— What to do —
From the line below that contains "name | count |" to the line that contains "Power figures use", repeat every line exactly, both ends included, and nothing else.

⟨

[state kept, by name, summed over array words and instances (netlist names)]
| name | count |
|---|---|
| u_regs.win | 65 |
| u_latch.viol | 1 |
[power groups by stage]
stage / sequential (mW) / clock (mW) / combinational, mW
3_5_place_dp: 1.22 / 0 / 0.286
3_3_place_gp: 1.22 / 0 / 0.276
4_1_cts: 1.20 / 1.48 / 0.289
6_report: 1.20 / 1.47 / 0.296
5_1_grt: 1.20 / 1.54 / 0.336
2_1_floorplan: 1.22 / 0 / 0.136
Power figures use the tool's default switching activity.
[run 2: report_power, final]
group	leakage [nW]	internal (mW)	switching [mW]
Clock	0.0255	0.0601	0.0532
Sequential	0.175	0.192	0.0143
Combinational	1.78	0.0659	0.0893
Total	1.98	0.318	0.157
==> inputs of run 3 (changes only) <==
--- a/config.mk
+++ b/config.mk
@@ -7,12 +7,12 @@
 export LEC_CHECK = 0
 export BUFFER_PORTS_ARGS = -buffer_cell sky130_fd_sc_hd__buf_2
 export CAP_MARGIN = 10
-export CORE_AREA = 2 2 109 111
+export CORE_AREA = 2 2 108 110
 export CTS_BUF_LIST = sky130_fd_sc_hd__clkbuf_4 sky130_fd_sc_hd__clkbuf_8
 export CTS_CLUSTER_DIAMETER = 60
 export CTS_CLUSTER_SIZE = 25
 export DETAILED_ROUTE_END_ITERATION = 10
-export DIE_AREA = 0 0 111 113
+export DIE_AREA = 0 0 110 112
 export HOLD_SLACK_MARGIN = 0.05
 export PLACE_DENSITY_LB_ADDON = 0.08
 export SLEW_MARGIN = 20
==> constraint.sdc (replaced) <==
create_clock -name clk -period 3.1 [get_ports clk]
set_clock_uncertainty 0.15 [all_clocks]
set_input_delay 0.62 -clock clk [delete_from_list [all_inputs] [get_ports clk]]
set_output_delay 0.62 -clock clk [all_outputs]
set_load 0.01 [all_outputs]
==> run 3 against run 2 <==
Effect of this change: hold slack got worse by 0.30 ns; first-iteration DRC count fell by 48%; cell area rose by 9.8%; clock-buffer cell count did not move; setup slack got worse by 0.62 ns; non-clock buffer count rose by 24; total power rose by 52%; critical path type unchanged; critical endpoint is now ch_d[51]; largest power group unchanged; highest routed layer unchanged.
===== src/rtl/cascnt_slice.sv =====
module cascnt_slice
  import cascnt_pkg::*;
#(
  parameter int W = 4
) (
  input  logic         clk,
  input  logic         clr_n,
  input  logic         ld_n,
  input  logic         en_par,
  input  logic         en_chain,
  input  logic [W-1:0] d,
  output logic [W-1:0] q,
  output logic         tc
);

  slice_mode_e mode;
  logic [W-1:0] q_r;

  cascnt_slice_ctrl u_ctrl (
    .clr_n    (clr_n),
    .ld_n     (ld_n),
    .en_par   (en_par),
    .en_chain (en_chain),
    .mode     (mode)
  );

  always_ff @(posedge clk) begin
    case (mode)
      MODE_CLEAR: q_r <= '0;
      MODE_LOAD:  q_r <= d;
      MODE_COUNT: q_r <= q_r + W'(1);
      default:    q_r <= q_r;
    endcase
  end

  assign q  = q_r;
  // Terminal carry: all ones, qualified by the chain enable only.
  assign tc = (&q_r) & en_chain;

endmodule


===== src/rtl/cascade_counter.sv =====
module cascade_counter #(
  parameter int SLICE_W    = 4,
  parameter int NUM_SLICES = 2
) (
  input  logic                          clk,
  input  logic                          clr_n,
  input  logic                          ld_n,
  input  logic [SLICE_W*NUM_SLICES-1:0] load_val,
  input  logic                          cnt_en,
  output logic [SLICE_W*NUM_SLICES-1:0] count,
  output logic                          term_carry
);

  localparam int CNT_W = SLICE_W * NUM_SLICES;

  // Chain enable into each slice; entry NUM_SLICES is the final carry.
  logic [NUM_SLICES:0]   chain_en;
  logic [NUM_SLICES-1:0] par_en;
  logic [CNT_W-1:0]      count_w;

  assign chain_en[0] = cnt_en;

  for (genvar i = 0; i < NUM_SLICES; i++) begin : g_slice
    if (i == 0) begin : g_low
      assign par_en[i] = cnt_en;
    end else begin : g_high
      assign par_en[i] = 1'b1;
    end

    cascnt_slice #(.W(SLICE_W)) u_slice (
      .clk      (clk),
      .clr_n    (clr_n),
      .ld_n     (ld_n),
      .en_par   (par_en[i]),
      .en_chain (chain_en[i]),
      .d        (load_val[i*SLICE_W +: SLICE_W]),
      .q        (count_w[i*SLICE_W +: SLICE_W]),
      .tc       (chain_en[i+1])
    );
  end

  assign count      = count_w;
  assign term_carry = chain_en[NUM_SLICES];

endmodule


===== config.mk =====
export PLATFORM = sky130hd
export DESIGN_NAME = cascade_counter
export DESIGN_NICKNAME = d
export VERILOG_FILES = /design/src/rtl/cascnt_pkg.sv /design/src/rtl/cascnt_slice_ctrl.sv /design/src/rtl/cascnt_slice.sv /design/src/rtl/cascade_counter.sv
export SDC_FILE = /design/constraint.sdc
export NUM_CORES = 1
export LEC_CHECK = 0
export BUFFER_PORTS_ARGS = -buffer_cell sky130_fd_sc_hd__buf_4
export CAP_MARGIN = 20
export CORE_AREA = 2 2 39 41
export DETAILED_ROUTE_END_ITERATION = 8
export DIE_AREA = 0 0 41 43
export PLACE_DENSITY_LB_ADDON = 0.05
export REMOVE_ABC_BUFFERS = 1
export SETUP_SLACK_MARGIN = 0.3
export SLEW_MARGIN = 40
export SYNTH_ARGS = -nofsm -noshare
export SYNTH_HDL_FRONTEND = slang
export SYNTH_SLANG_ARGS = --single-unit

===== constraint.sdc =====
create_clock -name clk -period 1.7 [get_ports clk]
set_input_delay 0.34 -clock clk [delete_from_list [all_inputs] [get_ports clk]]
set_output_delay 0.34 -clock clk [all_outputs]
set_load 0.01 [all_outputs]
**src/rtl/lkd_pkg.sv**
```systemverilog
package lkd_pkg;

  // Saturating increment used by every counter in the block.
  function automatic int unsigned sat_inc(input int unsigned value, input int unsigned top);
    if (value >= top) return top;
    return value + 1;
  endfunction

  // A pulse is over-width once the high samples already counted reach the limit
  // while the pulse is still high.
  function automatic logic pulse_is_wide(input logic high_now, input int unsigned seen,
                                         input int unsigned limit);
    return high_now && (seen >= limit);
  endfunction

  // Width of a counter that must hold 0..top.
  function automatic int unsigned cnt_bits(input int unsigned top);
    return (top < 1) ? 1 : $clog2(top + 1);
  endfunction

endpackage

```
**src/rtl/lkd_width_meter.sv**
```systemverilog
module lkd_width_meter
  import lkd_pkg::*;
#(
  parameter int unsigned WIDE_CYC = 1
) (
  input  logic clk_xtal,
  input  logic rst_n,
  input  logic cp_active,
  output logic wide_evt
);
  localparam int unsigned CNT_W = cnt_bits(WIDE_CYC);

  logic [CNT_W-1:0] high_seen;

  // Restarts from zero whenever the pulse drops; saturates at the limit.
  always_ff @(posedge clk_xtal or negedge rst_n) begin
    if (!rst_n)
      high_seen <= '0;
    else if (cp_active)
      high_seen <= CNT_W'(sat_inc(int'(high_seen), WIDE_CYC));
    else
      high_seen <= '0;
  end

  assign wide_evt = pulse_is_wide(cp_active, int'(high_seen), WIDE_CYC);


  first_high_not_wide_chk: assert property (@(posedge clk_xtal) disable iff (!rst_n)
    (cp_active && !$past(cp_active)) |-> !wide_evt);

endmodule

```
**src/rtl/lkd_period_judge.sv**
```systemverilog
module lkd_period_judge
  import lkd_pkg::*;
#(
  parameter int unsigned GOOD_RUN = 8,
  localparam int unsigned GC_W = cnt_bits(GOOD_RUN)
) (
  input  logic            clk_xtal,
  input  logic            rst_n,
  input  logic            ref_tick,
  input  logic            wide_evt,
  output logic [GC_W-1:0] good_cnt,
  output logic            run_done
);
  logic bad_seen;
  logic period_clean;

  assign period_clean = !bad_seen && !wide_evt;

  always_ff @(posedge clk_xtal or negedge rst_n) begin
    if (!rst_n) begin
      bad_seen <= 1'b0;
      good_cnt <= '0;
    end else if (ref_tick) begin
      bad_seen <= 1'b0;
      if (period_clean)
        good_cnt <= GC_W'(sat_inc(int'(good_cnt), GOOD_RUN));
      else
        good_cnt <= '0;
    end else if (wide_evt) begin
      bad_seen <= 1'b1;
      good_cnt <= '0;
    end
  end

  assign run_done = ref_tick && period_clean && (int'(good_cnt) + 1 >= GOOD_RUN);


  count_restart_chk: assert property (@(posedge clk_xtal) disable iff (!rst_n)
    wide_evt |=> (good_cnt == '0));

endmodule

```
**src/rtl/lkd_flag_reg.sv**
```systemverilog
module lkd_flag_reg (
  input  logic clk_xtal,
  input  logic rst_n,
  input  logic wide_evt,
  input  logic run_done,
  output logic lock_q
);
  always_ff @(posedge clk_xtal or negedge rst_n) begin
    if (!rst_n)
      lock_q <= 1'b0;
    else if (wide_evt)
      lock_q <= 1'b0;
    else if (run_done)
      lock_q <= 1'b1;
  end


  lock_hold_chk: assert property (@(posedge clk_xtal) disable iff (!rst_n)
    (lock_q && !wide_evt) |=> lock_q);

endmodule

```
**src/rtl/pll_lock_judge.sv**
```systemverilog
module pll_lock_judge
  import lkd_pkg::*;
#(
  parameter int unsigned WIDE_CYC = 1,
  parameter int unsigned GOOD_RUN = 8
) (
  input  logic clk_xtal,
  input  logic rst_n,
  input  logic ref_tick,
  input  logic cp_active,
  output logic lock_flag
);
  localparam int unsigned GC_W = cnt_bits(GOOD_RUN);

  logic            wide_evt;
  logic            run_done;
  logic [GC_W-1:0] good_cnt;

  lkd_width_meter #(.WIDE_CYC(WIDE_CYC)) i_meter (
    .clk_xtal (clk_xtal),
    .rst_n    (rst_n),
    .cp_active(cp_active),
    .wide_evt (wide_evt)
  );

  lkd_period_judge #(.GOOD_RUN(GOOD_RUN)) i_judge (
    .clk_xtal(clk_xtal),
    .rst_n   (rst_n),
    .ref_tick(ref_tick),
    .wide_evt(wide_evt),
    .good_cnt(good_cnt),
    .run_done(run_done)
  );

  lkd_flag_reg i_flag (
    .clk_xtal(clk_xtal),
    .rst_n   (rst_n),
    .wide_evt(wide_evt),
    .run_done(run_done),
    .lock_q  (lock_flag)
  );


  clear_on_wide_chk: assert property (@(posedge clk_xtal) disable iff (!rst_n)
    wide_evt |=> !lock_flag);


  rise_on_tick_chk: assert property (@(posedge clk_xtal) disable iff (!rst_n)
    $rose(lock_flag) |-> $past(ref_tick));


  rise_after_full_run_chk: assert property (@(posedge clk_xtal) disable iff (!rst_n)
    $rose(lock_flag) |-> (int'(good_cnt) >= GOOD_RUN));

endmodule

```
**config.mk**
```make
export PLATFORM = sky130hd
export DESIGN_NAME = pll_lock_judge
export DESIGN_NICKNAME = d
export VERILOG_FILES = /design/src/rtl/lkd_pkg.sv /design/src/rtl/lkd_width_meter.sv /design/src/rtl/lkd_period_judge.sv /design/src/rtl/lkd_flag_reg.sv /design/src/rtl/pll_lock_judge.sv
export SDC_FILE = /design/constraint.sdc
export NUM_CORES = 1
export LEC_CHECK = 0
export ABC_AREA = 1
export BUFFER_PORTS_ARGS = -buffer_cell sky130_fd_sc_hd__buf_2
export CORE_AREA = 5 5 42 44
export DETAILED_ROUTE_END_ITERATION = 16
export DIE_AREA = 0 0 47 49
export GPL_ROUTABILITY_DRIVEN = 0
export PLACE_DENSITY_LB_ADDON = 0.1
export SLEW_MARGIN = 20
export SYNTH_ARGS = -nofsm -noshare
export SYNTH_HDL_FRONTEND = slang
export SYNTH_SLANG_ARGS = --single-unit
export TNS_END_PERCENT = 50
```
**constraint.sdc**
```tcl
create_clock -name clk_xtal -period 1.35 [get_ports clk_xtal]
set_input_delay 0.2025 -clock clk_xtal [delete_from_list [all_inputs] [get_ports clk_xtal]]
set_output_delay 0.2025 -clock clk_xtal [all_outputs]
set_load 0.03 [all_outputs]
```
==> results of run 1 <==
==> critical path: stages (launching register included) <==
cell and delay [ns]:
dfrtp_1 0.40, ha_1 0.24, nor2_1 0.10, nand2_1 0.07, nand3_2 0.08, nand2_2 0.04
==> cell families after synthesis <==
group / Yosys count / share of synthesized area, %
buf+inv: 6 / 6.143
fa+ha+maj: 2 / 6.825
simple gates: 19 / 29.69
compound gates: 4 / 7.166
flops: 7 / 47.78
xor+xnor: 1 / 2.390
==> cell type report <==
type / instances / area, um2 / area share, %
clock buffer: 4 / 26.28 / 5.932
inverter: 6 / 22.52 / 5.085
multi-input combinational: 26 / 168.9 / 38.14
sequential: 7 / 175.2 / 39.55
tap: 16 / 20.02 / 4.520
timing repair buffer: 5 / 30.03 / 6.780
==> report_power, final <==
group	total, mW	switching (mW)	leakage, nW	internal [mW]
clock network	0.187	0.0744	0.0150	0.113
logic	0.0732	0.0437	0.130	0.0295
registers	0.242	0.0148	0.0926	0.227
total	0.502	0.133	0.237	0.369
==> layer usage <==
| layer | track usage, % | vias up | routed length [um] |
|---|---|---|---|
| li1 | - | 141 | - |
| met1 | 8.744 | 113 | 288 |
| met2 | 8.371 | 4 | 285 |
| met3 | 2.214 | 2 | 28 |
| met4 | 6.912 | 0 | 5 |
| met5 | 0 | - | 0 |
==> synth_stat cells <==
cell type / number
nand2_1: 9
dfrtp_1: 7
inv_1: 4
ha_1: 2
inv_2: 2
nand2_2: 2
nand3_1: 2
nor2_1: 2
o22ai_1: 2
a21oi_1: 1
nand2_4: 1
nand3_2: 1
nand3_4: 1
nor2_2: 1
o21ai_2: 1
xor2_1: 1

⟩

— Written solution —
| name | count |
|---|---|
| u_regs.win | 65 |
| u_latch.viol | 1 |
[power groups by stage]
stage / sequential (mW) / clock (mW) / combinational, mW
3_5_place_dp: 1.22 / 0 / 0.286
3_3_place_gp: 1.22 / 0 / 0.276
4_1_cts: 1.20 / 1.48 / 0.289
6_report: 1.20 / 1.47 / 0.296
5_1_grt: 1.20 / 1.54 / 0.336
2_1_floorplan: 1.22 / 0 / 0.136
Power figures use the tool's default switching activity.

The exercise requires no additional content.